Fused quartz, fused silica or quartz glass is a glass consisting of almost pure silica (silicon dioxide, SiO_{2}) in amorphous (non-crystalline) form. This differs from all other commercial glasses, such as soda–lime glass, lead glass, or borosilicate glass, in which other ingredients are added which change the glasses' optical and physical properties, such as lowering the melt temperature, the spectral transmission range, or the mechanical strength. Fused quartz, therefore, has high working and melting temperatures, making it difficult to form and less desirable for most common applications, but is much stronger, more chemically resistant, and exhibits lower thermal expansion, making it more suitable for many specialized uses such as lighting and scientific applications.

The terms fused quartz and fused silica are used interchangeably but can refer to different manufacturing techniques, resulting in different trace impurities. However fused quartz, being in the glassy state, has quite different physical properties compared to crystalline quartz despite being made of the same substance. However, fused silica is entirely synthetic. Due to its physical properties it finds specialty uses in semiconductor fabrication and laboratory equipment, for instance.

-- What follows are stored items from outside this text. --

**src/hw/supply_monitor_pkg.sv**
```systemverilog
// Constants shared by the supply monitor and its synchroniser
package supply_monitor_pkg;
  localparam logic [15:0] ctrl_addr         = 16'hff50;
  localparam logic [15:0] level_addr        = 16'hff51;
  localparam logic [15:0] cause_addr        = 16'hff54;
  localparam logic [7:0]  ctrl_reset        = 8'h00;
  localparam logic [7:0]  level_reset       = 8'h00;
  localparam logic [7:0]  cause_reset       = 8'h00;
  localparam int          enable_bit        = 7;
  localparam int          action_bit        = 1;
  localparam int          flag_bit          = 0;
  localparam int          det_cause_bit     = 0;
  localparam int          wdt_cause_bit     = 4;
  localparam logic [3:0]  level_code_max    = 4'h9;
  localparam int          sync_stages       = 2;
  // Source of the most recent reset
  typedef enum logic [1:0] {
    cause_power = 2'b00,
    cause_pin   = 2'b01,
    cause_det   = 2'b11,
    cause_wdt   = 2'b10
  } reset_src_t;
endpackage

```
**src/hw/level_sync.sv**
```systemverilog
// Two-stage synchroniser for asynchronous comparator levels
`timescale 1ns/100ps
module level_sync (
  input  wire logic       clk,     // System clock
  input  wire logic       arst_n,  // Asynchronous reset, active low
  input  wire logic [1:0] din,     // Asynchronous levels
  output logic      [1:0] dout     // Synchronised levels
);
  import supply_monitor_pkg::*;
  typedef struct packed {
    logic [1:0] meta;
    logic [1:0] stable;
  } sync_state_t;
  sync_state_t st, next_st;

  always_comb begin
    next_st        = st;
    next_st.meta   = din;
    next_st.stable = st.meta;
  end

  always_ff @(posedge clk or negedge arst_n) begin
    if (!arst_n) begin
      st <= '0;
    end else begin
      st <= next_st;
    end
  end

  assign dout = st.stable;
endmodule // level_sync

```
**src/hw/supply_monitor_reset_irq.sv**
```systemverilog
// Power-on comparator reset and programmable low-voltage detector
// Function
// - Hold internal reset while supply below threshold
// - Detector reset sets detector cause bit 0
// - Control at ff50, resets 00, bits 2-6 zero
// - Control bit 7 enables detection
// - Control bit 1: interrupt or reset
// - Bit 0 shows supply low while enabled
// - Flag bit is read-only
// - Detector reset keeps control; others clear it
// - Enable starts comparator feeding flag
// - Irq follows flag when enabled, interrupt mode
// - Level at ff51, byte-written, kept on detector reset
// - Codes 0 to 9 select ten levels
// - Cause register clears on pin, power, read
// - Detector and watchdog resets each hold the other's flag
// - Reset mode alone never forces reset
`timescale 1ns/100ps
module supply_monitor_reset_irq (
  input  wire logic        clk,             // System clock, 250 MHz
  input  wire logic        arst_n,          // Power rail reset, active low
  input  wire logic        pin_reset_n,     // Sync external pin reset, low
  input  wire logic        wdt_reset_req,   // Watchdog reset request
  input  wire logic        por_below,       // Power-on comparator: low
  input  wire logic        det_below,       // Detector comparator: low
  output logic             det_comp_on,     // Powers detector comparator
  output logic [3:0]       level_code,      // Threshold code to analog
  input  wire logic [15:0] addr,            // Register byte address
  input  wire logic        wr_byte,         // Whole-byte write strobe
  input  wire logic        wr_bit,          // Single-bit write strobe
  input  wire logic [2:0]  bit_sel,         // Bit index for bit write
  input  wire logic [7:0]  wdata,           // Write data
  input  wire logic        rd,              // Read strobe
  output logic      [7:0]  rdata,           // Read data, registered
  output logic             supply_low_irq,  // Detector interrupt request
  output logic             internal_reset   // Chip reset, active high
);
  import supply_monitor_pkg::*;

  ////////////////////////////////////////////////////////////////////////
  typedef struct packed {
    logic       enable;
    logic       action;
    logic [3:0] level;
    logic       wdt_cause;
    logic       det_cause;
    logic       det_reset;
    logic       wdt_reset;
    logic [7:0] rdata;
  } mon_state_t;
  mon_state_t st, next_st;
  logic [1:0] sync_out;
  logic       por_low;
  logic       det_low;
  logic       flag;

  // Levels from analog side never reach logic unsynchronised
  level_sync u_sync (
    .clk    (clk),
    .arst_n (arst_n),
    .din    ({por_below, det_below}),
    .dout   (sync_out)
  );
  assign por_low = sync_out[1];
  assign det_low = sync_out[0];

  function automatic logic [7:0] ctrl_view(input mon_state_t s,
                                           input logic f);
    ctrl_view                = 8'h00;
    ctrl_view[enable_bit]    = s.enable;
    ctrl_view[action_bit]    = s.action;
    ctrl_view[flag_bit]      = f;
  endfunction

  ////////////////////////////////////////////////////////////////////////
  assign flag           = st.enable & det_low;
  assign det_comp_on    = st.enable;
  assign level_code     = st.level;
  assign supply_low_irq = flag & ~st.action;
  // Power rail low overrides everything; reset lasts while cause stands
  assign internal_reset = por_low | st.det_reset
                        | st.wdt_reset | ~pin_reset_n;
  assign rdata          = st.rdata;

  always_comb begin
    logic [7:0] cv;
    cv      = ctrl_view(st, flag);
    next_st = st;
    next_st.rdata = 8'h00;
    if (rd) begin
      case (addr)
        ctrl_addr:  next_st.rdata = cv;
        level_addr: next_st.rdata = {4'h0, st.level};
        cause_addr: begin
          next_st.rdata[wdt_cause_bit] = st.wdt_cause;
          next_st.rdata[det_cause_bit] = st.det_cause;
          next_st.wdt_cause = 1'b0;
          next_st.det_cause = 1'b0;
        end
        default:    next_st.rdata = 8'h00;
      endcase
    end
    if (wr_byte && addr == ctrl_addr) begin
      next_st.enable = wdata[enable_bit];
      next_st.action = wdata[action_bit];
    end
    if (wr_bit && addr == ctrl_addr) begin
      if (bit_sel == 3'(enable_bit)) next_st.enable = wdata[0];
      if (bit_sel == 3'(action_bit)) next_st.action = wdata[0];
    end
    // Undefined mid-operation; we simply take the byte
    if (wr_byte && addr == level_addr) begin
      next_st.level = wdata[3:0];
    end
    // Reset mode only acts on low supply, never on the mode write
    next_st.det_reset = flag & st.action;
    next_st.wdt_reset = wdt_reset_req;
    // Set wins over the read clear
    if (st.det_reset) next_st.det_cause = 1'b1;
    if (st.wdt_reset) next_st.wdt_cause = 1'b1;
    // Pin and power resets clear everything; detector reset keeps it
    if (por_low || !pin_reset_n) begin
      next_st = '0;
    end else if (st.wdt_reset) begin
      next_st.enable    = 1'b0;
      next_st.action    = 1'b0;
      next_st.level     = level_reset[3:0];
      next_st.det_reset = 1'b0;
    end
  end

  always_ff @(posedge clk or negedge arst_n) begin
    if (!arst_n) begin
      st <= '0;
    end else begin
      st <= next_st;
    end
  end

  ////////////////////////////////////////////////////////////////////////
  property p_irq_follows;
    @(posedge clk) disable iff (!arst_n)
      (st.enable && !st.action) |-> (supply_low_irq == det_low);
  endproperty
  a_irq_follows: assert property (p_irq_follows)
    else $error("irq does not follow flag");

  property p_por_reset;
    @(posedge clk) disable iff (!arst_n)
      por_low |-> internal_reset ##1 (!st.enable && !st.action);
  endproperty
  a_por_reset: assert property (p_por_reset)
    else $error("power low did not reset");

  property p_det_cause;
    @(posedge clk) disable iff (!arst_n)
      (st.det_reset && !por_low && pin_reset_n) |=> st.det_cause;
  endproperty
  a_det_cause: assert property (p_det_cause)
    else $error("detector cause not set");

  property p_det_keeps;
    @(posedge clk) disable iff (!arst_n)
      (st.det_reset && !st.wdt_reset && !por_low && pin_reset_n
       && !wr_byte && !wr_bit) |=> $stable(st.level) && st.enable;
  endproperty
  a_det_keeps: assert property (p_det_keeps)
    else $error("detector reset changed control");

  property p_flag_off;
    @(posedge clk) disable iff (!arst_n)
      !st.enable |-> !supply_low_irq && !st.det_reset ##1 !st.det_reset;
  endproperty
  a_flag_off: assert property (p_flag_off)
    else $error("disabled detector acted");

  property p_mode_no_reset;
    @(posedge clk) disable iff (!arst_n)
      !det_low |=> !st.det_reset;
  endproperty
  a_mode_no_reset: assert property (p_mode_no_reset)
    else $error("reset without low supply");

  property p_ctrl_read;
    @(posedge clk) disable iff (!arst_n)
      (rd && addr == ctrl_addr) |=> (rdata[6:2] == 5'h00)
        && rdata[enable_bit] == $past(st.enable);
  endproperty
  a_ctrl_read: assert property (p_ctrl_read)
    else $error("control read wrong");

  property p_cause_clear;
    @(posedge clk) disable iff (!arst_n)
      (rd && addr == cause_addr && !st.det_reset && !st.wdt_reset)
        |=> !st.det_cause && !st.wdt_cause;
  endproperty
  a_cause_clear: assert property (p_cause_clear)
    else $error("cause not cleared by read");

  property p_level_write;
    @(posedge clk) disable iff (!arst_n)
      (wr_byte && addr == level_addr && !por_low && pin_reset_n
       && !st.wdt_reset) |=> level_code == $past(wdata[3:0]);
  endproperty
  a_level_write: assert property (p_level_write)
    else $error("level write lost");

  c_irq:       cover property (@(posedge clk) supply_low_irq);
  c_det_reset: cover property (@(posedge clk) st.det_reset);
  c_wdt_reset: cover property (@(posedge clk) st.wdt_reset);
  c_cause_rd:  cover property (@(posedge clk)
                 rd && addr == cause_addr && st.det_cause);
endmodule // supply_monitor_reset_irq

```
**config.mk**
```make
export PLATFORM = sky130hd
export DESIGN_NAME = supply_monitor_reset_irq
export DESIGN_NICKNAME = d
export VERILOG_FILES = /design/src/hw/supply_monitor_pkg.sv /design/src/hw/level_sync.sv /design/src/hw/supply_monitor_reset_irq.sv
export SDC_FILE = /design/constraint.sdc
export NUM_CORES = 1
export LEC_CHECK = 0
export BUFFER_PORTS_ARGS = -buffer_cell sky130_fd_sc_hd__buf_2
export CAP_MARGIN = 20
export CELL_PAD_IN_SITES_DETAIL_PLACEMENT = 0
export CELL_PAD_IN_SITES_GLOBAL_PLACEMENT = 1
export CORE_MARGIN = 2
export CORE_UTILIZATION = 34
export CTS_CLUSTER_SIZE = 28
export DETAILED_ROUTE_END_ITERATION = 16
export GPL_ROUTABILITY_DRIVEN = 0
export PLACE_DENSITY = 0.94
export SLEW_MARGIN = 15
export SYNTH_ARGS = -nofsm -noshare
export SYNTH_HDL_FRONTEND = slang
export SYNTH_HIERARCHICAL = 1
export SYNTH_SLANG_ARGS = --single-unit
```
**constraint.sdc**
```tcl
create_clock -name clk -period 1.8 [get_ports clk]
set_clock_uncertainty 0.2 [all_clocks]
set_input_delay 0 -clock clk [delete_from_list [all_inputs] [get_ports clk]]
set_output_delay 0 -clock clk [all_outputs]
set_load 0.1 [all_outputs]
```
# Yosys cells after proc, flatten, opt, wreduce, memory -nomap -nowiden
# Cells that the tools add are included.
[totals]
wordCells = 55
output_inout_bits = 15
inputBits = 36
ff_bits = 22
[classes]
eq_ne = 5
muxes = 20
n_bitwise = 8
n_reduce_logical = 12
[ops]
columns = ["cell", "count"]
rows = [
  ["$eq A16 B16 Y1 const B", 3],
  ["$reduce_bool A3 Y1", 5],
  ["$mux W6", 2],
  ["$mux W2", 5],
  ["$mux W9", 1],
  ["$mux W8", 1],
  ["$mux W1", 7],
  ["$pmux W3 S2", 1],
  ["$mux W4", 1],
  ["$reduce_and A2 Y1", 2],
  ["$and A1 B1 Y1", 3],
  ["$eq A3 B1 Y1 const B", 1],
  ["$eq A3 B3 Y1 const B", 1],
  ["$logic_and A1 B1 Y1", 3],
  ["$mux W3", 1],
  ["$or A1 B1 Y1", 3],
  ["$pmux W1 S3", 1],
  ["$not A1 Y1", 2],
  ["$logic_not A1 Y1", 1],
  ["$logic_or A1 B1 Y1", 1],
]

# Logic depth before layout (Yosys ltp)
# Gate-level depths: netlist of the first run.
[depth]
ltp_word = 7
mapped_depth = 6
ltp_nobuf = 4

# By module
# The synthesis of the first run kept the hierarchy.
[by_module_without_submodules]
columns = ["mod", "area_each_um2", "instances", "cells_each", "seq_area_each_um2"]
rows = [
  ["supply_monitor_reset_irq", 899.6, 1, 101, 400.4],
  ["level_sync", 100.1, 1, 4, 100.1],
]

# Worst setup path before layout of the first run
# No wires, ideal clock.
[synth_timing]
kind = "reg2out"
startpoint = "reg st (netlist bit det_comp_on)"
endpoint = "out supply_low_irq"
path_buffers = 0
arrival_ps = 2370
required_ps = 1600
slack_ps = -770
path_stages_with_launch = 3
path_cell_list = "dfrtp_1 nand2_1 nor2_1"
[synth_between]
elab_chain_len = 2
[synth_rtl]
columns = ["element", "line", "text"]
rows = [
  ["start: declaration", "supply_monitor_reset_irq.sv:51", "mon_state_t st, next_st;"],
  ["start signal: assignment", "supply_monitor_reset_irq.sv:136", "st <= next_st;"],
  ["$and A1 B1 Y1", "supply_monitor_reset_irq.sv:76", "assign flag = st.enable & det_low;"],
  ["$and A1 B1 Y1", "supply_monitor_reset_irq.sv:79", "assign supply_low_irq = flag & ~st.action;"],
  ["end: declaration", "supply_monitor_reset_irq.sv:35", "output logic supply_low_irq,"],
]
# No other way between the ends.

==> out/qor.txt, run 1 <==
Ant diodes - 0
Hold_sp - addr[10]
Seq cells post-synth - 20
Util after Layout - 0.5488
Area Growth Syn to Fin - 52.69%
Pwr/cell area - 641.5 mW/mm^2
Die area - 0.003390 sq mm
Cell accounting for the most synthesized area - dfrtp_1
NetSw - 228.1 uW
Most common cell in the netlist - dfrtp_1
Hold path depth - 5
GRT Total Usage - 0.1599
Yosys warnings - 6
Sw Ratio - 0.2329
Syn_area_per_cell - 9.521 sq um
Core region area - 0.002781 sq mm
CP Max Fanout - 2
TritonCTS buffer count - 3
Worst Reg-to-Reg Cells - 3
Initial antenna violation count - 0
Global route overflow - 0
Slew Viols, Final - 0
Starting Density - 0.3594
H-tree levels - 1
First-pass GRT wire length - 4.222 mm
Clock Path Buffers - 2
Count of different cell masters after synthesis - 28
Seq pwr share - 0.467
Top cells by area, synth - dfrtp_1 (50%), buf_4 (9.0%), o21ai_0 (4.5%)
R2R Setup Slk - 220 ps
Crit path DAT - 1740 ps
Row Count - 19
Setup bufs post-CTS - 0
Clk_lat worst skew - 300 ps
Critical path startpoint category - input port
Pleak - 0.7184 nW
CP endpoint kind - flop
Pin count of the biggest net entering global routing - 21
Detailed Routing Iterations Pass 1 - 5
IO Pins - 51
PortBufs - 45
Final setup violation count - 0
WHS Endpoint - st[16]
Netlist area before placement - 999.7 sq um
R2r startpoint - u_sync/dout[1]
Status - completed
Worst flop-to-flop path endpoint - st[8]
Dpl cell area - 0.001192 sq mm
Remaining DRCs - 0
Setup tns final - 0 ps
Layout cells sized above 1 - 0.3471
Part of the power in combinational logic - 0.153
Fin crit share - 0.9548
Post-synth top flop - dfrtp_1
Fin Hold WS - 59.60 ps
Nets@finish - 207
Synth Instances - 105
Routed WL - 2.503 mm
Final hold vios - 0
Detailed Place HPWL - 1.728 mm
Synth top area share - 0.5006
Vias - 1001
Power Total - 979.3 uW
Die Height - 58.23 microns
RSZ-0062 raised after global routing - no
Vias in the first global route - 991
Fin area - 0.001526 sq mm
EDFF count, synth - 0
Root buf cell - clkbuf_4
Via-per-instance ratio - 4.980
Clock network fraction of design power - 0.380
Post-route ant nets - 0
Crit path required time - 1820 ps
Max_cap viols - 0
Register area share after synthesis - 0.5006
Asr flop ratio synth - 1.000
Clk slew on worst S/H paths - 120 ps
CP Class - input port to flop
List of most frequent post-synthesis cells - dfrtp_1 (20), buf_4 (12), nand2_1 (11)
Sink Count - 20
Tmin final - 1719 ps
Max frequency - 0.5819 GHz
Internal power - 751.2 uW
VDD IR max - 0.0003930 V
Per-cell routed wire length - 12.45 microns
CTS tree - built
Horiz. Die Dim - 58.23 microns
Hold Path Class - input port to flop
Iteration-0 DRC count of the detailed router - 15
## cells by family (layout without fill, tap and decap cells)
logic type,Yosys count,in the layout,synth area share
AND/OR/NAND/NOR,44,44,0.2403
AO/OA/AOI/OAI,22,22,0.1277
other,1,2,0.003751
multiplexers,1,1,0.01001
flip-flops,20,20,0.5006
buffers and inverters,17,81,0.1176
## layer usage
layer / vias to the layer above / GRT usage / part of all wire
met2: 35 / 0.2938 / 0.55
met1: 471 / 0.1955 / 0.40
met4: 0 / 0.02326 / 0.0068
met3: 4 / 0.03348 / 0.051
li1: 491 / - / -
met5: - / 0 / 0
## stage by stage
step / setup WS [ps] / std cells
floorplan: 226.8 / 106
finish: 81.38 / 201
CTS: 22.47 / 200
global placement: 54.95 / 171
global route: 51.40 / 201
detailed placement: 39.99 / 171
## repair_timing
action / 4_1_cts / 5_1_grt
hold endpoints to repair: 37 / 21
hold buffers: 25 / 3
setup endpoints to repair: 0 / 7
resized for setup: 0 / 5
## critical path, stage by stage
cell           delay, ps
dlygate4sd3_1        520
buf_2                110
nand4_1               80
dlygate4sd3_1        580
a211o_1              300
a21oi_1              160
## cell usage in the layout, fill, tap and decap left out, drive strengths merged
| cell type | count |
|---|---|
| dfrtp | 20 |
| and3 | 3 |
| conb | 2 |
| o21ai | 9 |
| dlymetal6s4s | 2 |
| clkbuf | 3 |
| nor2b | 3 |
| or3 | 1 |
| nor2 | 6 |
| nand4 | 1 |
| or2 | 1 |
| dlygate4sd3 | 24 |
| bufinv | 1 |
| nor4 | 3 |
| nand2b | 1 |
| mux2i | 1 |
| nand4b | 2 |
| a211o | 2 |
| nand4bb | 1 |
| nand2 | 11 |
| a21oi | 8 |
| or4 | 1 |
| o41ai | 2 |
| nor3 | 1 |
| inv | 3 |
| nand3 | 7 |
| a22oi | 1 |
| buf | 48 |
| and2 | 2 |
## state kept, by name, indices dropped and copies added (netlist names)
| register | count |
|---|---|
| level_code | 4 |
| u_sync/dout | 2 |
| det_comp_on | 1 |
| rdata | 6 |
| st | 5 |
| u_sync/next_st | 2 |
## layout make-up
cell class | instances | area (sq um)
multi-input cells | 69 | 409.1
well taps | 31 | 38.79
fillers | 263 | 1255
inverters | 3 | 11.26
clock inverters | 1 | 30.03
flip-flops and latches | 20 | 501.7
repair buffers | 74 | 513.0
clock buffers | 3 | 22.52
## worst max path at each step
stage,startpoint,end,slack (ps),cells past startpoint
global placement,addr[1],rdata[4],50,6
detailed placement,addr[1],rdata[4],40,6
finish,bit_sel[2],det_comp_on,80,6
global route,bit_sel[1],det_comp_on,50,6
CTS,bit_sel[2],st[16],20,7
floorplan,det_comp_on,supply_low_irq,230,2
## power by group through the flow
stage	registers (mW)	logic, mW	clock network (mW)
floorplan	0.465	0.0549	0
global placement	0.466	0.106	0
detailed placement	0.466	0.108	0
CTS	0.457	0.145	0.377
global route	0.458	0.164	0.402
finish	0.457	0.150	0.372
Note: power is estimated with default switching activity, not from simulation.
==> run 2: changes to the inputs <==
- CTS_BUF_LIST: unset -> sky130_fd_sc_hd__clkbuf_16
- CTS_CLUSTER_SIZE: 28 -> unset
- SLEW_MARGIN: 15 -> 20
==> out/qor.txt, run 2 (synthesis gave the netlist of run 1 again) <==
Status - finished, violations left
Failing checks - hold timing
Commonest non-fill, non-tap cell in the layout - buf_2
Hold Path Class - input port to flop
Die area - 0.003390 sq mm
Worst slack, placed - 39.99 ps
Clock Path Buffers - 2
Area Growth Syn to Fin - 56.20%
First-pass GRT wire length - 4.305 mm
Clk slew on worst S/H paths - 60 ps
Initial antenna violation count - 0
Horiz. Die Dim - 58.23 microns
CTS tree - built
PortBufs - 45
RSZ-0062 raised after global routing - yes
Fin crit share - 0.9840
Dpl cell area - 0.001192 sq mm
H-tree levels - 1
VDD IR max - 0.0004819 V
CP endpoint kind - flop
Detailed Place HPWL - 1.728 mm
Detailed Routing Iterations Pass 1 - 4
Post-route ant nets - 0
Slew Viols, Final - 0
Iteration-0 DRC count of the detailed router - 17
Inst Count DP - 171
Via-per-instance ratio - 5.131
Remaining DRCs - 0
Pwr/cell area - 781.2 mW/mm^2
GRT Total Usage - 0.1664
Setup tns final - 0 ps
Core region area - 0.002781 sq mm
Vias in the first global route - 1009
Fin Hold WS - -14.05 ps
Max reg flops - 6
Root buf cell - clkbuf_16
Critical path startpoint category - input port
Pleak - 0.7229 nW
Fin area - 0.001562 sq mm
Tmin final - 1771 ps
Crit path required time - 1730 ps
Fillcell total - 250
CP Max Fanout - 9
Layout cells sized above 1 - 0.3772
Crit path DAT - 1700 ps
IO Pins - 51
Vias - 1016
Most frequent cells in the layout - buf_2 (45), dlygate4sd3_1 (23), dfrtp_1 (19)
CP Class - input port to flop
Final hold vios - 1
Row Count - 19
Setup bufs post-CTS - 0
Global route overflow - 0
TritonCTS buffer count - 3
Max frequency - 0.5646 GHz
Post-Layout Cell Count - 198
Util after Layout - 0.5614
Final setup violation count - 0
Die Height - 58.23 microns
Clk_lat worst skew - 250 ps
Routed WL - 2.685 mm
Fin worst setup slack - 28.77 ps
Pin count of the biggest net entering global routing - 21
Ant diodes - 0
Sink Count - 20
Starting Density - 0.3594
Max_cap viols - 0
Per-cell routed wire length - 13.56 microns
Nets@finish - 204
## run 2: report_power, final
| group | switching, mW | total (mW) | internal [mW] |
|---|---|---|---|
| combinational | 0.0817 | 0.150 | 0.0684 |
| clock | 0.171 | 0.612 | 0.441 |
| sequential | 0.00215 | 0.458 | 0.456 |
| total | 0.255 | 1.22 | 0.965 |
## run 2: metrics by stage
stage | hold WS, ps | power [mW]
finish | -14.05 | 1.220
global route | 59.99 | 1.269
CTS | 40.59 | 1.223
detailed placement | -226.5 | 0.5737
global placement | -234.5 | 0.5711
floorplan | -495.6 | 0.5203
## run 2: repair_timing
item / CTS / global route
setup endpoints to repair: 0 / 12
hold endpoints to repair: 37 / 0
hold buffers: 24 / 0
resized for setup: 0 / 9
## run 2: critical path, cell delays in order
cell and delay [ps]:
dlygate4sd3_1 550, buf_2 110, nand2_1 90, or4_4 480, buf_4 200, o21ai_0 200, a21oi_2 80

Compared to other common glasses, the optical transmission of pure silica extends well into the ultraviolet and infrared wavelengths, so is used to make lenses and other optics for these wavelengths. Depending on manufacturing processes, impurities will restrict the optical transmission, resulting in commercial grades of fused quartz optimized for use in the infrared, or in the ultraviolet. The low coefficient of thermal expansion of fused quartz makes it a useful material for precision mirror substrates or optical flats.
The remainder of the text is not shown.